Ist die Vermittlung von europäischen Geschlechterrollen ein Thema im Haus?
Ja, das ist eine der größten Herausforderungen. Wobei ich nicht finde, dass wir diesen Gesellschaften so viel voraus haben. Es läuft hier nur verdeckter. Dennoch bräuchte es eine vorsichtige, sanfte Überführung von einem Genderregime in ein anderes, unbekanntes. Und zwar nicht erst in eineinhalb Jahren, wenn sie ihren Asylbescheid haben und integriert sind, sondern gleich, wenn sie ankommen. Wir vermitteln im Haus gesetzliche Grundlagen und erklären auch, wie und warum diese entstanden sind. Das macht es begreifbarer. Diese Vermittlung findet in Gesprächen statt, auch ganz praktisch etwa bei der Auszahlung: Das Taschengeld für den Mann bekommt der Mann, und die Frau bekommt es für sich und die Kinder. Briefe werden von der Frau selbst geöffnet und nicht vom Mann.

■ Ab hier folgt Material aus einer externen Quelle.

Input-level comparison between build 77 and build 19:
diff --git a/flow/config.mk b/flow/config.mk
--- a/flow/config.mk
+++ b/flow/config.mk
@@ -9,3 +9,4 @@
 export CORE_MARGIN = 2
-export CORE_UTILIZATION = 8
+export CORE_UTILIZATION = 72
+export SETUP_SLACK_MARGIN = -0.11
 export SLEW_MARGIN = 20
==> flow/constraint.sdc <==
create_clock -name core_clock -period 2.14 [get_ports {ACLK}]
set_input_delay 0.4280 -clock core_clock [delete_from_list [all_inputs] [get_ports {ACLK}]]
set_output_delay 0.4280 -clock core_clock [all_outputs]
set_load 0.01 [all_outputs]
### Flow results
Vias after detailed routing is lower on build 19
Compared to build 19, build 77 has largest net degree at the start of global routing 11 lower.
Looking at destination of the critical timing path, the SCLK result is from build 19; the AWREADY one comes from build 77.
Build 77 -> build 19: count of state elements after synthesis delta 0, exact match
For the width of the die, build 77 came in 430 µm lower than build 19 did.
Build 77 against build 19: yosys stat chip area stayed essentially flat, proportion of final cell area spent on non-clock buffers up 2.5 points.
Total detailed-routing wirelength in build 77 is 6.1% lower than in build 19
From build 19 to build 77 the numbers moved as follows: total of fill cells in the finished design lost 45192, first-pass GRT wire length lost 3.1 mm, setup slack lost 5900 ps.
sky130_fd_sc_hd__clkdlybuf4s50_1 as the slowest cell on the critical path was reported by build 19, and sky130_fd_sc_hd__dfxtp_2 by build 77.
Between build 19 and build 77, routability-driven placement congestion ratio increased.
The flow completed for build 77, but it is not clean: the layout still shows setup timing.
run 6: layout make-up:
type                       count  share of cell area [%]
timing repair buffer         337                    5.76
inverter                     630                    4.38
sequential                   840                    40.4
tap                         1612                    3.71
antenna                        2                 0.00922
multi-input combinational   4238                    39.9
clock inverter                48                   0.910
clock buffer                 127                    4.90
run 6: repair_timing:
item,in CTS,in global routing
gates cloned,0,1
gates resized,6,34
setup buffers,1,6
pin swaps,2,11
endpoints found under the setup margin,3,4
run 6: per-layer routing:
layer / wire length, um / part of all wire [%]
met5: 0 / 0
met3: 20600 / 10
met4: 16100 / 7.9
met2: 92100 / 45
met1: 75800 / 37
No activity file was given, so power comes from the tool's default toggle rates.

Tun sich die Männer schwer mit den neuen Rollen?
Auch wir würden uns schwer tun, wenn wir in ein anderes Land kämen und gewisse Regeln ganz anders sind. Da kann man sein ganzes Verhalten nicht sofort ändern. Es ist etwa schwer zu akzeptieren für Männer, dass sie bei Gewalt in der Familie weggewiesen werden sollen. Ich habe zehn Jahre Erfahrung mit der Arbeit im Gewaltschutz, aber hier komme ich an Grenzen. Bei Familien von Schutzsuchenden grenzt das an Retraumatisierung, denn es verletzt diese Familie noch einmal sehr, wenn man sie trennt. Bei Gewalt muss man natürlich aktiv werden. In solchen Fällen macht sich das große Manko bei der Männerarbeit, das allgemein besteht, massiv bemerkbar.
Aber es gibt eben auch viele andere Beispiele, man muss den Schutzsuchenden auch mal Respekt entgegenbringen, wie viele es schaffen, niemals gewalttätig zu werden – unter solchen Bedingungen und mit ihrem riesigen Rucksack an traumatisierenden Erfahrungen.
Birgit Wolf ist Sozialbetreuerin und Anti-Gewalt-Forscherin in Wien.
2 Kommentare zu „“Überführung in ein anderes Genderregime”“
” Wobei ich nicht finde, dass wir diesen Gesellschaften so viel voraus haben. Es läuft hier nur verdeckter. ”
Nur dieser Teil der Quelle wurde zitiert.